Hace unos días la justicia española condenó por primera vez a alguien, un guardia civil, por difundir una noticia falsa. La sentencia ha suscitado muchos debates, uno de ellos sobre la censura. Los guerreros culturales de la derecha la critican cáusticamente, pero yo, como en tantos otros asuntos, no puedo seguirles. Ellos defienden la idea de la libertad de expresión, la idea de que cada cual puede decir lo que le plazca siempre y cuando lo que le plazca no contravenga los principios de la Constitución que entre todos nos dimos.
Yo, en cambio, me sublevo contra la idea, considero que no existe el derecho a decir lo que a uno le apetezca, sino más bien el derecho a decir lo que debe decirse, el deber de buscar verdades y cantar bellezas. Los guerreros culturales están en contra de cualquier clase de censura; yo sólo estoy en contra de las censuras injustas, que no son todas, ni por asomo, sino tan sólo algunas.
Sé que suena inactual, pero creo que tras la censura, tras la persecución legal de las fake news, subyace una intuición luminosa: la de que no debe reconocerse tal aberración como el derecho a mentir conscientemente; la de que la libertad de expresión está bien, por supuesto, pero con sus límites; la de que existe una verdad que podemos descubrir y hacia la que debemos tender. Es una intuición que niega el relativismo, primero, y el individualismo, después. Antepone el bien de la comunidad política al derecho de cada cual de decir lo que le brote. Embrida la libertad, la enmarca en unos contornos que no son obstáculo sino condición.
Alguien puede objetar que lo que propongo, la censura, conferiría al Estado más poder del que le corresponde, objetar que le otorgaría una potestad para determinar lo bueno y lo malo, lo verdadero y lo falso. Supongo que tendría razón. Pero no se trata de alimentar más a un leviatán ya obeso, ¡nada más lejos de mi intención!, sino de exigirle que actúe en los casos más flagrantes, cuando el bien común está más manifiestamente comprometido. Que lo mismo que hace con el tabaco, la dieta, el tráfico, el alcohol, las drogas, la covid y la salud pública en general lo haga también, acaso más moderadamente, con nuestra palabra.

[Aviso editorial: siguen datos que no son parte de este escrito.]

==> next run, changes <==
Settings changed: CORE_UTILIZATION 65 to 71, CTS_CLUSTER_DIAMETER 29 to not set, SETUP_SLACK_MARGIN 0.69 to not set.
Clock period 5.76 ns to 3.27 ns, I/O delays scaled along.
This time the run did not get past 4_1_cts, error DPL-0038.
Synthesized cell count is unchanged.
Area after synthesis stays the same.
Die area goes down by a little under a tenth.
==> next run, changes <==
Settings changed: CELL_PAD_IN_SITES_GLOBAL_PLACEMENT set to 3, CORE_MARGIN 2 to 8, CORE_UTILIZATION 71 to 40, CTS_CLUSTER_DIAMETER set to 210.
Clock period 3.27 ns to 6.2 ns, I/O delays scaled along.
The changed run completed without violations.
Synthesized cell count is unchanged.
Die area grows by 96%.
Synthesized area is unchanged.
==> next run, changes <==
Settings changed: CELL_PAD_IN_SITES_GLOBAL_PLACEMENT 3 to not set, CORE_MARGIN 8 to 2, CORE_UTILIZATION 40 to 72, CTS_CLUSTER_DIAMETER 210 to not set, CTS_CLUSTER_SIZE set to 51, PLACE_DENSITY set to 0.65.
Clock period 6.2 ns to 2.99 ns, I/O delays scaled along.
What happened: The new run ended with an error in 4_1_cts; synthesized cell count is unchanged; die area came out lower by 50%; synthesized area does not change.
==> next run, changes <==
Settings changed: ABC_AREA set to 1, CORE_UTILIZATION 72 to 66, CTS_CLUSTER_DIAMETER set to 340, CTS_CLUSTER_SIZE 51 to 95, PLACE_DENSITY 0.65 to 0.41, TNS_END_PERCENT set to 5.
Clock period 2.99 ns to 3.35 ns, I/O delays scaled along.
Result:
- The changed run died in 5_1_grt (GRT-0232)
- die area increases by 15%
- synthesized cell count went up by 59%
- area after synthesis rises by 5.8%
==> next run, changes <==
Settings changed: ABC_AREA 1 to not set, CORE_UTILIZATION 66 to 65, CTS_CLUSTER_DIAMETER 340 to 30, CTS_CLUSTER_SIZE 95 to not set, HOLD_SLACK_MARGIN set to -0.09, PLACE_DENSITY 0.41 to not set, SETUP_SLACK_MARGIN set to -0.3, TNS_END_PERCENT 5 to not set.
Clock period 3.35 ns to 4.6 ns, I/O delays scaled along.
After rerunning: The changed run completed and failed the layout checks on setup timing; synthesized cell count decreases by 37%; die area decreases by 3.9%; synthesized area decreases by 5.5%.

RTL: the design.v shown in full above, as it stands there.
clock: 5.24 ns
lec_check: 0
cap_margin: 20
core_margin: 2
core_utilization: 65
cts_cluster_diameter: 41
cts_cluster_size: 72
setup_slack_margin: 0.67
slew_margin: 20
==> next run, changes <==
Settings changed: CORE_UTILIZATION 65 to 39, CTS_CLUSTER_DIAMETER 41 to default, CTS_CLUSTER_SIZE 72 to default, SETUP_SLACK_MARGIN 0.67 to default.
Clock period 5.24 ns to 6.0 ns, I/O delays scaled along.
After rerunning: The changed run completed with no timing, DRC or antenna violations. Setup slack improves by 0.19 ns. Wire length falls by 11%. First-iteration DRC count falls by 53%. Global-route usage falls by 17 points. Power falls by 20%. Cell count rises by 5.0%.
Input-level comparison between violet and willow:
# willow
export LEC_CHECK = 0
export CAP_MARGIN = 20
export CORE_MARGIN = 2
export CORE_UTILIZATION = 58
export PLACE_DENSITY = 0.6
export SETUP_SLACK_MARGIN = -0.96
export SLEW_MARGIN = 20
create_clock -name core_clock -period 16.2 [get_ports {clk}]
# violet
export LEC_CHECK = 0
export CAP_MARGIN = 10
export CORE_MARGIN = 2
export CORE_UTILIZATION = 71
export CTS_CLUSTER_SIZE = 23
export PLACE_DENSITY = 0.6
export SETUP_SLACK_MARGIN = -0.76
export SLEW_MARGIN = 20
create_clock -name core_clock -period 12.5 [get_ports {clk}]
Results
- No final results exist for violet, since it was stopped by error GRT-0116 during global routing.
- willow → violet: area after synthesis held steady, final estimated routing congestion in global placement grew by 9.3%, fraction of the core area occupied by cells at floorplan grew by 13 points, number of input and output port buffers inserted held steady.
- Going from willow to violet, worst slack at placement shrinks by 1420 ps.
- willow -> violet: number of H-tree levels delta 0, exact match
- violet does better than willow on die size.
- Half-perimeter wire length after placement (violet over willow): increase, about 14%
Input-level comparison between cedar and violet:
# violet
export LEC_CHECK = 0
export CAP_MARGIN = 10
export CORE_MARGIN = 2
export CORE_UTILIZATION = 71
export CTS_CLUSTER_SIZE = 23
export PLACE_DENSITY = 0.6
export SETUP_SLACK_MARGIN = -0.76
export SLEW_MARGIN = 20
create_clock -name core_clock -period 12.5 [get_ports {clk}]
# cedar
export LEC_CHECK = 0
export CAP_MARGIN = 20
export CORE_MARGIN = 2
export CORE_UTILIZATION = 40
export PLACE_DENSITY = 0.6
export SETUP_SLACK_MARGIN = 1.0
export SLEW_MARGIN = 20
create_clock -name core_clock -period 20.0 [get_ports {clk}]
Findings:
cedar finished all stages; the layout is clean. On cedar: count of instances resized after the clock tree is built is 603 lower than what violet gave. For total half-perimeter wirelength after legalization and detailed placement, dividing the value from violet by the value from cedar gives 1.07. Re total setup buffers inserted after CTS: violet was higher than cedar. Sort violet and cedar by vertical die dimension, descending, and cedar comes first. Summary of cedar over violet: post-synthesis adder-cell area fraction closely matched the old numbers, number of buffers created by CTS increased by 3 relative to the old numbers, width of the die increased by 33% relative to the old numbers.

El lado bueno de la censura
Más allá de esto, sea o no deseable la censura en sí misma, sostengo la idea a mi juicio evidente de que entraña efectos positivos. Por injusta que a uno le parezca, habrá de reconocer que estimula el ingenio. Allá donde hay censores, hay también inteligencias que pugnan por eludirlos, hombres que cultivan la virtud literaria de la sutileza, escritores que se esmeran en sugerir más que en afirmar, en insinuar más que en sentenciar. El censor se me presenta como el defensa de las letras: es el impedimento necesario para que la finta, el driblin, el regate literario luzcan en su esplendor. Todo sería demasiado fácil sin él. Nuestros mejores escritores vivieron en tiempos de censura; la sombra de la inquisición les acechaba.
La censura le obliga a uno a pensar más y mejor, de algún modo le conmina a tomarse más en serio su palabra
Pero la censura implica una consecuencia aún más importante. Mide nuestro compromiso con las ideas que profesamos, primero, y evalúa si esas ideas son dignas de compromiso, después. Nos interroga a nosotros y también a ellas: ¿estoy dispuesto a arriesgar mi prestigio, reputación, fama por mis convicciones? ¿Merecen ellas acaso que yo lo haga? ¿Son lo suficientemente verdaderas, lo suficientemente nobles? La censura le obliga a uno a pensar más y mejor, de algún modo le conmina a tomarse más en serio su palabra. Ya no podrá contaminarla con el veneno de la frivolidad; sólo defenderá públicamente aquello por lo que, llegado el caso, desenvainaría la espada, derramaría su sangre y acogería el martirio.
La censura es un detector de imposturas y fraudes, de hombres medrosos y farsantes. Los desvela como el mar que se bate en retirada desvela las conchas. ¿Cómo sumarme, pues, a los lamentos de mis contemporáneos, cómo participar de sus denuncias? Soy incapaz. Sólo puedo bendecir la censura, que exalta al valiente y ahuyenta al cobarde.